O que era para ser um debate no plenário do Senado sobre a transposição do Rio São Francisco, com a presença de ministros, parlamentares, cientistas, representantes da Igreja Católica e os atores Osmar Prado, Carlos Vereza e Letícia Sabatella, virou uma guerra verbal entre o deputado Ciro Gomes (PSB-CE) e d. Luiz Flávio Cappio, bispo de Barra (BA).

D. Cappio chamou o projeto de “propaganda enganosa” e de ser mais um exemplo em que “o pobre vai colocar a mesa para o rico”, referindo-se à idéia de que a população pobre pagará a conta da água do São Francisco que será posta a serviço da “agricultura irrigada, criação de camarão e usos industriais”. Ciro reagiu e acusou-o se comportar como se tivesse o “monopólio da boa fé”.

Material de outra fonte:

File: src/rtl/set_assoc_dcache.sv
// N-way set-associative write-through data cache, one word per line.
// Round-robin replacement, byte-strobe stores, no-allocate on store miss.
module set_assoc_dcache #(
  parameter int DW    = 32,
  parameter int AW    = 32,
  parameter int SETS  = 4,
  parameter int WAYS  = 2,
  parameter int CNT_W = 16
) (
  input  logic             clk,
  input  logic             rst,
  input  logic             req_i,
  input  logic             we_i,
  input  logic [AW-1:0]    addr_i,
  input  logic [DW-1:0]    wdata_i,
  input  logic [DW/8-1:0]  wstrb_i,
  input  logic             flush_i,
  output logic [DW-1:0]    rdata_o,
  output logic             stall_o,
  output logic             mem_req_o,
  output logic             mem_we_o,
  output logic [AW-1:0]    mem_addr_o,
  output logic [DW-1:0]    mem_wdata_o,
  output logic [DW/8-1:0]  mem_be_o,
  input  logic [DW-1:0]    mem_rdata_i,
  input  logic             mem_ack_i,
  output logic [CNT_W-1:0] hit_count_o,
  output logic [CNT_W-1:0] miss_count_o
);

  localparam int NB = DW / 8;
  localparam int OB = (NB > 1) ? $clog2(NB) : 1;
  localparam int IB = $clog2(SETS);
  localparam int TW = AW - OB - IB;
  localparam int PW = (WAYS > 1) ? $clog2(WAYS) : 1;

  typedef enum logic [1:0] {IDLE, REFILL, WRITE} state_e;

  state_e state_q, state_d;

  logic [WAYS-1:0] valid_q [SETS];
  logic [TW-1:0]   tag_q   [SETS][WAYS];
  logic [DW-1:0]   data_q  [SETS][WAYS];
  logic [PW-1:0]   ptr_q   [SETS];

  logic [AW-1:OB]  addr_q;
  logic [DW-1:0]   wdata_q;
  logic [NB-1:0]   wstrb_q;
  logic [DW-1:0]   rdata_q;
  logic [CNT_W-1:0] hit_q, miss_q;

  logic            unused_off;
  logic [IB-1:0]   idx;
  logic [TW-1:0]   tag;
  logic            hit;
  logic [PW-1:0]   hit_way;
  logic [DW-1:0]   hit_data;
  logic [PW-1:0]   vic;
  logic            vic_free;
  logic [PW-1:0]   ptr_nxt;

  logic hit_inc, miss_inc;
  logic do_flush, do_latch, do_fill, do_wr;

  assign unused_off = ^addr_i[OB-1:0];

  // Lookup uses the live address in IDLE, the latched one while busy
  assign idx = (state_q == IDLE) ? addr_i[OB+:IB] : addr_q[OB+:IB];
  assign tag = (state_q == IDLE) ? addr_i[AW-1-:TW] : addr_q[AW-1-:TW];

  always_comb begin
    hit      = 1'b0;
    hit_way  = '0;
    hit_data = '0;
    for (int w = 0; w < WAYS; w++) begin
      if (valid_q[idx][w] && tag_q[idx][w] == tag) begin
        hit      = 1'b1;
        hit_way  = PW'(w);
        hit_data = data_q[idx][w];
      end
    end
  end

  always_comb begin
    vic      = ptr_q[idx];
    vic_free = 1'b0;
    for (int w = 0; w < WAYS; w++) begin
      if (!valid_q[idx][w] && !vic_free) begin
        vic      = PW'(w);
        vic_free = 1'b1;
      end
    end
    ptr_nxt = (ptr_q[idx] == PW'(WAYS - 1)) ? '0 : ptr_q[idx] + 1'b1;
  end

  always_comb begin
    state_d   = state_q;
    stall_o   = 1'b0;
    mem_req_o = 1'b0;
    mem_we_o  = 1'b0;
    rdata_o   = rdata_q;
    hit_inc   = 1'b0;
    miss_inc  = 1'b0;
    do_flush  = 1'b0;
    do_latch  = 1'b0;
    do_fill   = 1'b0;
    do_wr     = 1'b0;
    unique case (state_q)
      IDLE: begin
        if (flush_i) begin
          do_flush = 1'b1;
          stall_o  = req_i;
        end else if (req_i) begin
          hit_inc  = hit;
          miss_inc = !hit;
          if (we_i) begin
            stall_o  = 1'b1;
            do_latch = 1'b1;
            state_d  = WRITE;
          end else if (hit) begin
            rdata_o = hit_data;
          end else begin
            stall_o  = 1'b1;
            do_latch = 1'b1;
            state_d  = REFILL;
          end
        end
      end
      REFILL: begin
        mem_req_o = 1'b1;
        stall_o   = 1'b1;
        if (mem_ack_i) begin
          stall_o = 1'b0;
          rdata_o = mem_rdata_i;
          do_fill = 1'b1;
          state_d = IDLE;
        end
      end
      WRITE: begin
        mem_req_o = 1'b1;
        mem_we_o  = 1'b1;
        stall_o   = 1'b1;
        if (mem_ack_i) begin
          stall_o = 1'b0;
          do_wr   = hit;
          state_d = IDLE;
        end
      end
      default: state_d = IDLE;
    endcase
  end

  assign mem_addr_o   = {addr_q, {OB{1'b0}}};
  assign mem_wdata_o  = wdata_q;
  assign mem_be_o     = wstrb_q;
  assign hit_count_o  = hit_q;
  assign miss_count_o = miss_q;

  always_ff @(posedge clk) begin
    if (rst) begin
      state_q <= IDLE;
      rdata_q <= '0;
      hit_q   <= '0;
      miss_q  <= '0;
      for (int s = 0; s < SETS; s++) begin
        valid_q[s] <= '0;
        ptr_q[s]   <= '0;
      end
    end else begin
      state_q <= state_d;
      rdata_q <= rdata_o;
      if (hit_inc && hit_q != '1)
        hit_q <= hit_q + 1'b1;
      if (miss_inc && miss_q != '1)
        miss_q <= miss_q + 1'b1;
      if (do_flush) begin
        for (int s = 0; s < SETS; s++)
          valid_q[s] <= '0;
      end
      if (do_fill) begin
        valid_q[idx][vic] <= 1'b1;
        if (!vic_free)
          ptr_q[idx] <= ptr_nxt;
      end
    end
  end

  always_ff @(posedge clk) begin
    if (do_latch) begin
      addr_q  <= addr_i[AW-1:OB];
      wdata_q <= wdata_i;
      wstrb_q <= wstrb_i;
    end
    if (do_fill) begin
      tag_q[idx][vic]  <= tag;
      data_q[idx][vic] <= mem_rdata_i;
    end
    if (do_wr) begin
      for (int b = 0; b < NB; b++)
        if (wstrb_q[b])
          data_q[idx][hit_way][b*8+:8] <= wdata_q[b*8+:8];
    end
  end

endmodule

Para o deputado do PSB do CE, d. Cappio integra uma espécie de rede de “falsa denunciação”, que distorce os objetivos da proposta de transposição. A falsa denunciação acusa o governo, segundo Ciro, de mover-se pelo interesse “subalterno, clandestino, não confessado e safado de atender ao grande negócio e às empreiteiras e coisas que tal”.

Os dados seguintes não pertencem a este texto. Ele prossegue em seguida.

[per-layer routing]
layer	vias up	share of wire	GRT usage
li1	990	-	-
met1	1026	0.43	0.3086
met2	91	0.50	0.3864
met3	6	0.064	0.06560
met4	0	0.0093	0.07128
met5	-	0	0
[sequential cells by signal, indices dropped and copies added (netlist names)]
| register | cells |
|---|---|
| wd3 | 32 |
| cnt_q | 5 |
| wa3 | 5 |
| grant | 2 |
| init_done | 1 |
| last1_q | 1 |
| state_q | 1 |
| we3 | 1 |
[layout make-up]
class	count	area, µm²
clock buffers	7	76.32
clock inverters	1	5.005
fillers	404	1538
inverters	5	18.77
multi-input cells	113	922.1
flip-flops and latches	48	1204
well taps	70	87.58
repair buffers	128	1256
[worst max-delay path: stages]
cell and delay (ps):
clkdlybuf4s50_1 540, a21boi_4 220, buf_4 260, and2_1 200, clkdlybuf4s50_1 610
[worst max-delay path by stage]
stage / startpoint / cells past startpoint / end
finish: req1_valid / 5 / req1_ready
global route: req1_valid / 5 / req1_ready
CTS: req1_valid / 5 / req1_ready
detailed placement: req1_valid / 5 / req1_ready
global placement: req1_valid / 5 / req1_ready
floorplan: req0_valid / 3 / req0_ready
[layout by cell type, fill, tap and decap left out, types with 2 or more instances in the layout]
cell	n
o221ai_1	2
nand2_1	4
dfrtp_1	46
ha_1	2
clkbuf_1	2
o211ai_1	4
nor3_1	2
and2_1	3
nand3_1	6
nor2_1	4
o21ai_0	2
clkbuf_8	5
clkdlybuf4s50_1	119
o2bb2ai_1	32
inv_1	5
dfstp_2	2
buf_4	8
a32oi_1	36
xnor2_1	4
===== src/rtl/mem_ctrl_rsp_fifo.sv =====
// In-order response buffer of RSP_DEPTH entries with push/pop/count.
module rsp_fifo
    import mem_ctrl_pkg::*;
#(
    parameter int WIDTH = 8,
    localparam int CW = $clog2(RSP_DEPTH + 1),
    localparam int PW = $clog2(RSP_DEPTH)
) (
    input  logic             clk,
    input  logic             rst,
    input  logic             push,
    input  logic [WIDTH-1:0] push_data,
    input  logic             pop,
    output logic [WIDTH-1:0] head,
    output logic             valid,
    output logic [CW-1:0]    count
);

    logic [WIDTH-1:0] data [RSP_DEPTH];
    logic [PW-1:0]    wr_ptr;
    logic [PW-1:0]    rd_ptr;
    logic             do_push;
    logic             do_pop;

    assign do_pop  = pop && (count != '0);
    // A full buffer can still take a push when the head leaves on the same edge.
    assign do_push = push && ((count != CW'(RSP_DEPTH)) || do_pop);
    assign valid   = (count != '0);
    assign head    = data[rd_ptr];

    always_ff @(posedge clk or posedge rst) begin
        if (rst) begin
            wr_ptr <= '0;
            rd_ptr <= '0;
            count  <= '0;
            for (int i = 0; i < RSP_DEPTH; i++) begin
                data[i] <= '0;
            end
        end else begin
            if (do_push) begin
                data[wr_ptr] <= push_data;
                wr_ptr       <= wr_ptr + 1'b1;
            end
            if (do_pop) begin
                rd_ptr <= rd_ptr + 1'b1;
            end
            unique case ({do_push, do_pop})
                2'b10:   count <= count + 1'b1;
                2'b01:   count <= count - 1'b1;
                default: count <= count;
            endcase
        end
    end

endmodule


===== src/rtl/mem_ctrl.sv =====
// Single-port word memory with byte enables, zeroing INIT sequence,
// one-cycle read stage and a small in-order response buffer.
module mem_ctrl
    import mem_ctrl_pkg::*;
#(
    parameter int AWIDTH = DEF_AWIDTH,
    parameter int WWIDTH = DEF_WWIDTH,
    localparam int BEWIDTH = WWIDTH / 8
) (
    input  logic               clk,
    input  logic               rst,
    input  logic               req_valid,
    output logic               req_ready,
    input  logic               req_write,
    input  logic [AWIDTH-1:0]  req_addr,
    input  logic [WWIDTH-1:0]  req_wdata,
    input  logic [BEWIDTH-1:0] req_be,
    output logic               rsp_valid,
    input  logic               rsp_ready,
    output logic [WWIDTH-1:0]  rsp_rdata,
    input  logic               clr,
    output logic               init_done
);

    localparam int DEPTH = 2 ** AWIDTH;

    state_t            state;
    logic [AWIDTH-1:0] ptr;
    logic              rd_valid;
    logic [WWIDTH-1:0] rd_data;
    logic [WWIDTH-1:0] mem [DEPTH];
    logic [1:0]        count;
    logic [1:0]        occ;
    logic              accept;
    logic              wr_fire;
    logic              rd_fire;

    // Reads in flight plus buffered responses bound how many we may accept.
    assign occ       = count + {1'b0, rd_valid};
    assign req_ready = (state == RUN) && !clr && (occ < 2'd2);
    assign accept    = req_valid && req_ready;
    assign wr_fire   = accept && req_write;
    assign rd_fire   = accept && !req_write;
    assign init_done = (state == RUN);

    always_ff @(posedge clk or posedge rst) begin
        if (rst) begin
            state    <= INIT;
            ptr      <= '0;
            rd_valid <= 1'b0;
        end else begin
            rd_valid <= rd_fire;
            unique case (state)
                INIT: begin
                    ptr <= ptr + 1'b1;
                    if (ptr == '1) begin
                        state <= RUN;
                    end
                end
                RUN: begin
                    if (clr && !rd_valid && (count == '0)) begin
                        state <= INIT;
                        ptr   <= '0;
                    end
                end
                default: state <= INIT;
            endcase
        end
    end

    // Array is cleared only by walking INIT, never by reset.
    always_ff @(posedge clk) begin
        if (state == INIT) begin
            mem[ptr] <= '0;
        end else if (wr_fire) begin
            for (int i = 0; i < BEWIDTH; i++) begin
                if (req_be[i]) begin
                    mem[req_addr][8*i +: 8] <= req_wdata[8*i +: 8];
                end
            end
        end
        if (rd_fire) begin
            rd_data <= mem[req_addr];
        end
    end

    rsp_fifo #(
        .WIDTH(WWIDTH)
    ) u_rsp_fifo (
        .clk       (clk),
        .rst       (rst),
        .push      (rd_valid),
        .push_data (rd_data),
        .pop       (rsp_ready),
        .head      (rsp_rdata),
        .valid     (rsp_valid),
        .count     (count)
    );

endmodule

Irritado com a postura do bispo de Barra, que por duas vezes fez greve de fome em protesto contra a tentativa de transposição da bacia, Ciro disse que não admite que ele se considere “intérprete superior do valor moral e ponha, por exemplo, o modesto militante de 30 anos na vida publica” como alguém que se movimenta numa oposição antagônica por interesses subalternos. “Eu não sou movido por interesses subalternos. Eu estou aqui, equivocadamente ou não, movido pelo mais superior interesse público”, discursou.

Exaltado, cobrou atitude de d. Cappio. “Eu não falo por Deus. Eu falo pelo mundanismo dos pecadores, como sou um deles. Olhe para mim, d. Cappio (que olha).” O bispo, que falou antes do deputado do PSB, não se dirigiu, diretamente, a ele uma única vez. Mas não poupou críticas à administração federal e à obra. Destacando que falava em nome do “povo do rio São Francisco”, “nações indígenas, quilombolas, brasileiros e brasileiras que se preocupam com a vida”, d. Cappio chamou o projeto de transposição do Rio São Francisco de “propaganda enganosa” e disse que a proposta viola os direitos das populações tradicionais, como os 34 povos indígenas, as 156 comunidades quilombolas e os sem número de populações ribeirinhas da região.

Diálogo

“Um projeto dessa magnitude exige diálogo com a sociedade e o governo nunca dialogou com a sociedade”, atacou. Para o bispo, o Poder Executivo tem por hábito classificar de “egoístas, mentirosos, desinformados e opositores políticos” os que discordam da proposta. Nenhum posicionamento contrário, disse, é respeitado.